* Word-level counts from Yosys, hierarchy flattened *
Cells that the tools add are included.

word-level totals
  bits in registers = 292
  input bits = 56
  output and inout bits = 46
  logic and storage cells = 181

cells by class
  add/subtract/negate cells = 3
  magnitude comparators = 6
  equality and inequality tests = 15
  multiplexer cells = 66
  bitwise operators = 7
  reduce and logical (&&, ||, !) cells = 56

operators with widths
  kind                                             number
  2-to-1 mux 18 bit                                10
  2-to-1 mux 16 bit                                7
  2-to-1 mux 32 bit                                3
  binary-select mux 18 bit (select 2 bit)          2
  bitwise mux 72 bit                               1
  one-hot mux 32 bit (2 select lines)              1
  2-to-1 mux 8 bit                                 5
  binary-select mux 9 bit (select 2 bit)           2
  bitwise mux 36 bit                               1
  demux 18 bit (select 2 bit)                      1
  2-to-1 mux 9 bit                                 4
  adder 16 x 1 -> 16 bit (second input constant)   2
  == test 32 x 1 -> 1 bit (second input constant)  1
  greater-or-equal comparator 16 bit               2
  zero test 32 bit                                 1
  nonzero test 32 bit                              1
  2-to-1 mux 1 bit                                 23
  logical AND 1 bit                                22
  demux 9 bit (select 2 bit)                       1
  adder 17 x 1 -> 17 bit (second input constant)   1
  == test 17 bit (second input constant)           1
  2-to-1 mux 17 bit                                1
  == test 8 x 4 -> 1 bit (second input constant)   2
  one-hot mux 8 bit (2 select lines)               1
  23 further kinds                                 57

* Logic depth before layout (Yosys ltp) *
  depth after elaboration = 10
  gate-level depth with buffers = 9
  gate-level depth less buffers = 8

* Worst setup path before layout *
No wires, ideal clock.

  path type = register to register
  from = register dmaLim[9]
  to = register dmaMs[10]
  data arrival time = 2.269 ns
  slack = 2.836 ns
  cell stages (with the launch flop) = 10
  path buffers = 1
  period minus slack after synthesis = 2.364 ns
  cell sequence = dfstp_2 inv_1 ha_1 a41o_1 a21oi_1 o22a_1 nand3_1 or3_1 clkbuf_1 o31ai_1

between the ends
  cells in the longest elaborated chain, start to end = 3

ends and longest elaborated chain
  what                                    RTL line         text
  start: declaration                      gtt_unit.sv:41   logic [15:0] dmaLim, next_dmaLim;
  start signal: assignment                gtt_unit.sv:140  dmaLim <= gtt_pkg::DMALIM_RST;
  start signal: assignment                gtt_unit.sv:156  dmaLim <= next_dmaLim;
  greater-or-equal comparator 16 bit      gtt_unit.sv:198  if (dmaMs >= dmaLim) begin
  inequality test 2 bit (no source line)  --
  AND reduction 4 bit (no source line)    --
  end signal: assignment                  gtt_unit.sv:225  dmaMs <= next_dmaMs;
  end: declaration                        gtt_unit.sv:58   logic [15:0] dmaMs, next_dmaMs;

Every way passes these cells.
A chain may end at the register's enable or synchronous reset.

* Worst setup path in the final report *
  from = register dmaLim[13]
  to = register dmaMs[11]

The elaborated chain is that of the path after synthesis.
==> src/design/phy_cfg_pkg.sv <==
// Package for the serial and MAC-side configuration register pair.
// Assumes a 16-bit register port, word offsets as the register index.
package phy_cfg_pkg;
	// Register offsets
	localparam logic [4:0] FIBER_CTRL_ADDR = 5'h1a;
	localparam logic [4:0] MAC_CTRL_ADDR = 5'h10;
	localparam logic [4:0] STATUS_ADDR = 5'h1b;
	// Fiber control field positions
	localparam int FORCE_INT_BIT = 15;
	localparam int BYPASS_EN_BIT = 6;
	localparam int BYPASS_STAT_BIT = 5;
	localparam int RSVD_UPD_BIT = 4;
	localparam int TX_DIS_BIT = 3;
	localparam int AMP_LSB = 0;
	localparam int AMP_W = 3;
	// MAC control field positions
	localparam int ODD_NIB_BIT = 6;
	localparam int RXCLK_PD_BIT = 3;
	// Status register field positions
	localparam int AN_DONE_BIT = 0;
	localparam int LINK_UP_BIT = 1;
	// Reset values
	localparam logic [15:0] FIBER_CTRL_RST = 16'h0042;
	localparam logic [15:0] MAC_CTRL_RST = 16'h4448;
	// Bits updated only at software reset, and read-only status bit that is stored as zero
	localparam logic [15:0] FIBER_UPD_MASK = 16'h0050;
	localparam logic [15:0] FIBER_RO_MASK = 16'h0020;
	localparam logic [15:0] MAC_UPD_MASK = 16'h0048;
endpackage

==> src/design/phy_cfg_if.sv <==
// Interface carrying the shadowed (applied) copy of deferred fields.
// Assumes one clock shared by both ends.
`timescale 1ns/100ps
interface phy_cfg_if;
	logic swReset;
	logic [15:0] fiberWritten;
	logic [15:0] macWritten;
	logic [15:0] fiberApplied;
	logic [15:0] macApplied;
	modport regs (output swReset, output fiberWritten, output macWritten,
		input fiberApplied, input macApplied);
	modport shadow (input swReset, input fiberWritten, input macWritten,
		output fiberApplied, output macApplied);
endinterface

==> src/design/deferred_shadow.sv <==
// Holds the applied copies of fields that change only at software reset.
// Assumes a one-cycle software reset pulse on the same clock.
`timescale 1ns/100ps
module deferred_shadow (
	// Clock and control
	input wire logic core_clk,
	input wire logic resetn,
	input wire logic clkEn,
	// Link to register file
	phy_cfg_if.shadow cfg
);
	logic [15:0] next_fiberApplied;
	logic [15:0] next_macApplied;
	logic [15:0] fiberApplied;
	logic [15:0] macApplied;

	// Load deferred fields only on software reset
	always_comb begin
		next_fiberApplied = fiberApplied;
		next_macApplied = macApplied;
		if (cfg.swReset) begin
			next_fiberApplied = cfg.fiberWritten;
			next_macApplied = cfg.macWritten;
		end
	end

	// Register applied copies
	always_ff @(posedge core_clk) begin
		if (!resetn) begin
			fiberApplied <= phy_cfg_pkg::FIBER_CTRL_RST;
			macApplied <= phy_cfg_pkg::MAC_CTRL_RST;
		end else if (clkEn) begin
			fiberApplied <= next_fiberApplied;
			macApplied <= next_macApplied;
		end
	end

	assign cfg.fiberApplied = fiberApplied;
	assign cfg.macApplied = macApplied;

	// Applied copies move only on an enabled software reset edge
	property p_shadow_hold;
		@(posedge core_clk) disable iff (!resetn)
		(clkEn && !cfg.swReset) |=> $stable(macApplied) && $stable(fiberApplied);
	endproperty
	a_shadow_hold: assert property (p_shadow_hold) else $error("applied copy moved early");
endmodule // deferred_shadow

==> src/design/phy_cfg_regs.sv <==
// Serial-side and MAC-side configuration registers with deferred fields.
// Assumes a same-clock register port master and a one-cycle swResetReq pulse.
//
// How it works
// - Force-interrupt bit drives the active-low interrupt output asserted.
// - Bypass enable resets to one; writes apply only at software reset.
// - Bypass status reads one if link came up by bypass timer.
// - While bypass status is one, auto-negotiation-complete reads zero.
// - Transmitter disable bit at one turns the fiber transmitter off.
// - Three-bit amplitude, reset two, drives the serial swing code.
// - Odd-nibble bit zero pads odd preambles; one passes them.
// - Receive-clock power-down bit one keeps RX_CLK running always.
// - Power-down bit change is applied only at software reset.
`timescale 1ns/100ps
module phy_cfg_regs (
	// Clock, reset, enable
	input wire logic core_clk,
	input wire logic resetn,
	input wire logic clkEn,
	// Register port
	input wire logic [4:0] regAddr,
	input wire logic [15:0] regWrData,
	input wire logic regWrite,
	input wire logic regRead,
	output logic [15:0] regRdData,
	// Software reset request
	input wire logic swResetReq,
	// Serial link events, from same-clock logic
	input wire logic linkUpByBypass,
	input wire logic linkUpByAneg,
	input wire logic linkDown,
	input wire logic eventIntn,
	// Controls to the datapath
	output logic interrupt_out_n,
	output logic fiberTxDisable,
	output logic [2:0] serialAmplitude,
	output logic bypassAllowed,
	output logic padOddPreamble,
	output logic rxClkAlwaysOn
);
	phy_cfg_if cfg();

	logic [15:0] fiberCtrl;
	logic [15:0] macCtrl;
	logic bypassStatus;
	logic anegDone;
	logic [15:0] next_fiberCtrl;
	logic [15:0] next_macCtrl;
	logic next_bypassStatus;
	logic next_anegDone;
	logic [15:0] next_regRdData;
	logic next_interrupt_out_n;
	logic next_fiberTxDisable;
	logic [2:0] next_serialAmplitude;
	logic next_bypassAllowed;
	logic next_padOddPreamble;
	logic next_rxClkAlwaysOn;

	// Decode of a register port access at one offset
	function automatic logic hit(input logic strobe, input logic [4:0] addr,
		input logic [4:0] target);
		hit = strobe && (addr == target);
	endfunction

	// Deferred fields live in the shadow unit; their datapath controls read only its applied copy, register reads show the written word
	deferred_shadow shadowUnit (
		.core_clk(core_clk),
		.resetn(resetn),
		.clkEn(clkEn),
		.cfg(cfg)
	);

	// Written words and the reset pulse feed the shadow unit
	assign cfg.swReset = swResetReq;
	assign cfg.fiberWritten = fiberCtrl;
	assign cfg.macWritten = macCtrl;

	// Register writes; the status bit is never written
	// Masking bit 5 keeps a stale write from faking a bypass link
	always_comb begin
		next_fiberCtrl = fiberCtrl;
		next_macCtrl = macCtrl;
		if (hit(regWrite, regAddr, phy_cfg_pkg::FIBER_CTRL_ADDR)) begin
			next_fiberCtrl = regWrData & ~phy_cfg_pkg::FIBER_RO_MASK;
		end
		if (hit(regWrite, regAddr, phy_cfg_pkg::MAC_CTRL_ADDR)) begin
			next_macCtrl = regWrData;
		end
	end

	// Link status: bypass and completed negotiation are exclusive
	always_comb begin
		next_bypassStatus = bypassStatus;
		next_anegDone = anegDone;
		if (swResetReq || linkDown) begin
			next_bypassStatus = 1'b0;
			next_anegDone = 1'b0;
		end
		if (linkUpByBypass) begin
			next_bypassStatus = 1'b1;
			next_anegDone = 1'b0;
		end else if (linkUpByAneg) begin
			next_bypassStatus = 1'b0;
			next_anegDone = 1'b1;
		end
	end

	// Read data and datapath controls
	// Read data is zero outside its answer cycle, so a late sample shows nothing
	always_comb begin
		next_regRdData = 16'h0000;
		if (hit(regRead, regAddr, phy_cfg_pkg::FIBER_CTRL_ADDR)) begin
			next_regRdData = fiberCtrl;
			next_regRdData[phy_cfg_pkg::BYPASS_STAT_BIT] = bypassStatus;
		end else if (hit(regRead, regAddr, phy_cfg_pkg::MAC_CTRL_ADDR)) begin
			next_regRdData = macCtrl;
		end else if (hit(regRead, regAddr, phy_cfg_pkg::STATUS_ADDR)) begin
			next_regRdData[phy_cfg_pkg::AN_DONE_BIT] = anegDone & ~bypassStatus;
			next_regRdData[phy_cfg_pkg::LINK_UP_BIT] = anegDone | bypassStatus;
		end
		next_interrupt_out_n = eventIntn & ~fiberCtrl[phy_cfg_pkg::FORCE_INT_BIT];
		next_fiberTxDisable = fiberCtrl[phy_cfg_pkg::TX_DIS_BIT];
		next_serialAmplitude = fiberCtrl[phy_cfg_pkg::AMP_LSB +: phy_cfg_pkg::AMP_W];
		next_bypassAllowed = cfg.fiberApplied[phy_cfg_pkg::BYPASS_EN_BIT];
		next_padOddPreamble = ~cfg.macApplied[phy_cfg_pkg::ODD_NIB_BIT];
		next_rxClkAlwaysOn = cfg.macApplied[phy_cfg_pkg::RXCLK_PD_BIT];
	end

	// Registers; retained fields are untouched by software reset
	// Every datapath control is a flop, so ports never glitch on a write
	always_ff @(posedge core_clk) begin
		if (!resetn) begin
			fiberCtrl <= phy_cfg_pkg::FIBER_CTRL_RST;
			macCtrl <= phy_cfg_pkg::MAC_CTRL_RST;
			bypassStatus <= 1'b0;
			anegDone <= 1'b0;
			regRdData <= 16'h0000;
			interrupt_out_n <= 1'b1;
			fiberTxDisable <= phy_cfg_pkg::FIBER_CTRL_RST[phy_cfg_pkg::TX_DIS_BIT];
			serialAmplitude <= phy_cfg_pkg::FIBER_CTRL_RST[phy_cfg_pkg::AMP_LSB +: phy_cfg_pkg::AMP_W];
			bypassAllowed <= phy_cfg_pkg::FIBER_CTRL_RST[phy_cfg_pkg::BYPASS_EN_BIT];
			padOddPreamble <= ~phy_cfg_pkg::MAC_CTRL_RST[phy_cfg_pkg::ODD_NIB_BIT];
			rxClkAlwaysOn <= phy_cfg_pkg::MAC_CTRL_RST[phy_cfg_pkg::RXCLK_PD_BIT];
		end else if (clkEn) begin
			fiberCtrl <= next_fiberCtrl;
			macCtrl <= next_macCtrl;
			bypassStatus <= next_bypassStatus;
			anegDone <= next_anegDone;
			regRdData <= next_regRdData;
			interrupt_out_n <= next_interrupt_out_n;
			fiberTxDisable <= next_fiberTxDisable;
			serialAmplitude <= next_serialAmplitude;
			bypassAllowed <= next_bypassAllowed;
			padOddPreamble <= next_padOddPreamble;
			rxClkAlwaysOn <= next_rxClkAlwaysOn;
		end
	end

	// Forced interrupt asserts the output one cycle later
	property p_force_int;
		@(posedge core_clk) disable iff (!resetn)
		(clkEn && fiberCtrl[phy_cfg_pkg::FORCE_INT_BIT]) |=> !interrupt_out_n;
	endproperty
	a_force_int: assert property (p_force_int) else $error("forced interrupt not asserted");

	// Bypass enable output changes only after a software reset
	property p_bypass_defer;
		@(posedge core_clk) disable iff (!resetn)
		(clkEn && !swResetReq) ##1 clkEn |=> $stable(bypassAllowed);
	endproperty
	a_bypass_defer: assert property (p_bypass_defer) else $error("bypass changed early");

	// Bypass link-up sets the status bit
	property p_bypass_stat;
		@(posedge core_clk) disable iff (!resetn)
		(clkEn && linkUpByBypass) |=> bypassStatus && !anegDone;
	endproperty
	a_bypass_stat: assert property (p_bypass_stat) else $error("bypass status not set");

	// Negotiated link-up clears the status bit
	property p_aneg_stat;
		@(posedge core_clk) disable iff (!resetn)
		(clkEn && linkUpByAneg && !linkUpByBypass) |=> !bypassStatus && anegDone;
	endproperty
	a_aneg_stat: assert property (p_aneg_stat) else $error("negotiated status wrong");

	// A status read during bypass never shows negotiation complete
	property p_exclusive;
		@(posedge core_clk) disable iff (!resetn)
		(clkEn && hit(regRead, regAddr, phy_cfg_pkg::STATUS_ADDR) && bypassStatus)
			|=> !regRdData[phy_cfg_pkg::AN_DONE_BIT];
	endproperty
	a_exclusive: assert property (p_exclusive) else $error("bypass and done both set");

	// Transmitter disable follows its bit
	property p_tx_dis;
		@(posedge core_clk) disable iff (!resetn)
		clkEn |=> fiberTxDisable == $past(fiberCtrl[phy_cfg_pkg::TX_DIS_BIT]);
	endproperty
	a_tx_dis: assert property (p_tx_dis) else $error("transmitter disable mismatch");

	// Amplitude output follows its field after two enabled cycles of a write
	property p_amp;
		@(posedge core_clk) disable iff (!resetn)
		(clkEn && hit(regWrite, regAddr, phy_cfg_pkg::FIBER_CTRL_ADDR)) ##1 clkEn
			|=> serialAmplitude == $past(regWrData[2:0], 2);
	endproperty
	a_amp: assert property (p_amp) else $error("amplitude not applied");

	// Preamble padding and clock power controls follow applied copy only
	property p_mac_defer;
		@(posedge core_clk) disable iff (!resetn)
		(clkEn && !swResetReq) ##1 clkEn
			|=> $stable(padOddPreamble) && $stable(rxClkAlwaysOn);
	endproperty
	a_mac_defer: assert property (p_mac_defer) else $error("MAC control changed early");

	// Software reset keeps retained fields
	property p_retain;
		@(posedge core_clk) disable iff (!resetn)
		(clkEn && swResetReq && !regWrite) |=> $stable(fiberCtrl) && $stable(macCtrl);
	endproperty
	a_retain: assert property (p_retain) else $error("retained field lost");

	// Software reset clears link status unless a link-up event lands with it
	property p_sw_clear;
		@(posedge core_clk) disable iff (!resetn)
		(clkEn && swResetReq && !linkUpByBypass && !linkUpByAneg)
			|=> !bypassStatus && !anegDone;
	endproperty
	a_sw_clear: assert property (p_sw_clear) else $error("status kept at reset");

	// Link loss clears both link-up reasons
	property p_link_down;
		@(posedge core_clk) disable iff (!resetn)
		(clkEn && linkDown && !linkUpByBypass && !linkUpByAneg)
			|=> !bypassStatus && !anegDone;
	endproperty
	a_link_down: assert property (p_link_down) else $error("status kept at link loss");

	// Software reset applies the written bypass and power-down bits
	property p_sw_apply;
		@(posedge core_clk) disable iff (!resetn)
		(clkEn && swResetReq) ##1 clkEn
			|=> rxClkAlwaysOn == $past(macCtrl[phy_cfg_pkg::RXCLK_PD_BIT], 2)
			&& bypassAllowed == $past(fiberCtrl[phy_cfg_pkg::BYPASS_EN_BIT], 2);
	endproperty
	a_sw_apply: assert property (p_sw_apply) else $error("deferred bit not applied");

	// Bypass enable output tracks the applied copy
	property p_bypass_follow;
		@(posedge core_clk) disable iff (!resetn)
		clkEn |=> bypassAllowed == $past(cfg.fiberApplied[phy_cfg_pkg::BYPASS_EN_BIT]);
	endproperty
	a_bypass_follow: assert property (p_bypass_follow) else $error("bypass output wrong");

	// Preamble padding is the inverse of the applied pass bit
	property p_pad_follow;
		@(posedge core_clk) disable iff (!resetn)
		clkEn |=> padOddPreamble == !$past(cfg.macApplied[phy_cfg_pkg::ODD_NIB_BIT]);
	endproperty
	a_pad_follow: assert property (p_pad_follow) else $error("padding control wrong");

	// Receive clock control tracks the applied power-down bit
	property p_rxclk_follow;
		@(posedge core_clk) disable iff (!resetn)
		clkEn |=> rxClkAlwaysOn == $past(cfg.macApplied[phy_cfg_pkg::RXCLK_PD_BIT]);
	endproperty
	a_rxclk_follow: assert property (p_rxclk_follow) else $error("clock control wrong");

	// Without a forced interrupt the output follows the event line
	property p_int_normal;
		@(posedge core_clk) disable iff (!resetn)
		(clkEn && !fiberCtrl[phy_cfg_pkg::FORCE_INT_BIT]) |=> interrupt_out_n == $past(eventIntn);
	endproperty
	a_int_normal: assert property (p_int_normal) else $error("interrupt not event driven");

	// Fiber control read carries the live bypass status
	property p_stat_read;
		@(posedge core_clk) disable iff (!resetn)
		(clkEn && hit(regRead, regAddr, phy_cfg_pkg::FIBER_CTRL_ADDR))
			|=> regRdData[phy_cfg_pkg::BYPASS_STAT_BIT] == $past(bypassStatus);
	endproperty
	a_stat_read: assert property (p_stat_read) else $error("status bit read wrong");

	// Fiber control writes never store the read-only status bit
	property p_fiber_write;
		@(posedge core_clk) disable iff (!resetn)
		(clkEn && hit(regWrite, regAddr, phy_cfg_pkg::FIBER_CTRL_ADDR))
			|=> fiberCtrl == ($past(regWrData) & ~phy_cfg_pkg::FIBER_RO_MASK);
	endproperty
	a_fiber_write: assert property (p_fiber_write) else $error("fiber write stored wrong");

	// MAC control keeps the written word until software reset applies it
	property p_mac_write;
		@(posedge core_clk) disable iff (!resetn)
		(clkEn && hit(regWrite, regAddr, phy_cfg_pkg::MAC_CTRL_ADDR))
			|=> macCtrl == $past(regWrData);
	endproperty
	a_mac_write: assert property (p_mac_write) else $error("MAC write stored wrong");

	c_force: cover property (@(posedge core_clk) !interrupt_out_n && eventIntn);
	c_bypass: cover property (@(posedge core_clk) bypassStatus);
	c_defer: cover property (@(posedge core_clk) swResetReq && !rxClkAlwaysOn ##1 1'b1);
	c_pad: cover property (@(posedge core_clk) padOddPreamble);
	c_aneg: cover property (@(posedge core_clk) anegDone && !bypassStatus);
endmodule // phy_cfg_regs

# What is being asked
The exact lines of the material above starting at the one that contains "2-to-1 mux 16" and ending at the one that contains "dmaLim <= next_dmaLim;" are what to retype; leave out everything else.

# Exercise output
  2-to-1 mux 16 bit                                7
  2-to-1 mux 32 bit                                3
  binary-select mux 18 bit (select 2 bit)          2
  bitwise mux 72 bit                               1
  one-hot mux 32 bit (2 select lines)              1
  2-to-1 mux 8 bit                                 5
  binary-select mux 9 bit (select 2 bit)           2
  bitwise mux 36 bit                               1
  demux 18 bit (select 2 bit)                      1
  2-to-1 mux 9 bit                                 4
  adder 16 x 1 -> 16 bit (second input constant)   2
  == test 32 x 1 -> 1 bit (second input constant)  1
  greater-or-equal comparator 16 bit               2
  zero test 32 bit                                 1
  nonzero test 32 bit                              1
  2-to-1 mux 1 bit                                 23
  logical AND 1 bit                                22
  demux 9 bit (select 2 bit)                       1
  adder 17 x 1 -> 17 bit (second input constant)   1
  == test 17 bit (second input constant)           1
  2-to-1 mux 17 bit                                1
  == test 8 x 4 -> 1 bit (second input constant)   2
  one-hot mux 8 bit (2 select lines)               1
  23 further kinds                                 57

* Logic depth before layout (Yosys ltp) *
  depth after elaboration = 10
  gate-level depth with buffers = 9
  gate-level depth less buffers = 8

* Worst setup path before layout *
No wires, ideal clock.

  path type = register to register
  from = register dmaLim[9]
  to = register dmaMs[10]
  data arrival time = 2.269 ns
  slack = 2.836 ns
  cell stages (with the launch flop) = 10
  path buffers = 1
  period minus slack after synthesis = 2.364 ns
  cell sequence = dfstp_2 inv_1 ha_1 a41o_1 a21oi_1 o22a_1 nand3_1 or3_1 clkbuf_1 o31ai_1

between the ends
  cells in the longest elaborated chain, start to end = 3

ends and longest elaborated chain
  what                                    RTL line         text
  start: declaration                      gtt_unit.sv:41   logic [15:0] dmaLim, next_dmaLim;
  start signal: assignment                gtt_unit.sv:140  dmaLim <= gtt_pkg::DMALIM_RST;
  start signal: assignment                gtt_unit.sv:156  dmaLim <= next_dmaLim;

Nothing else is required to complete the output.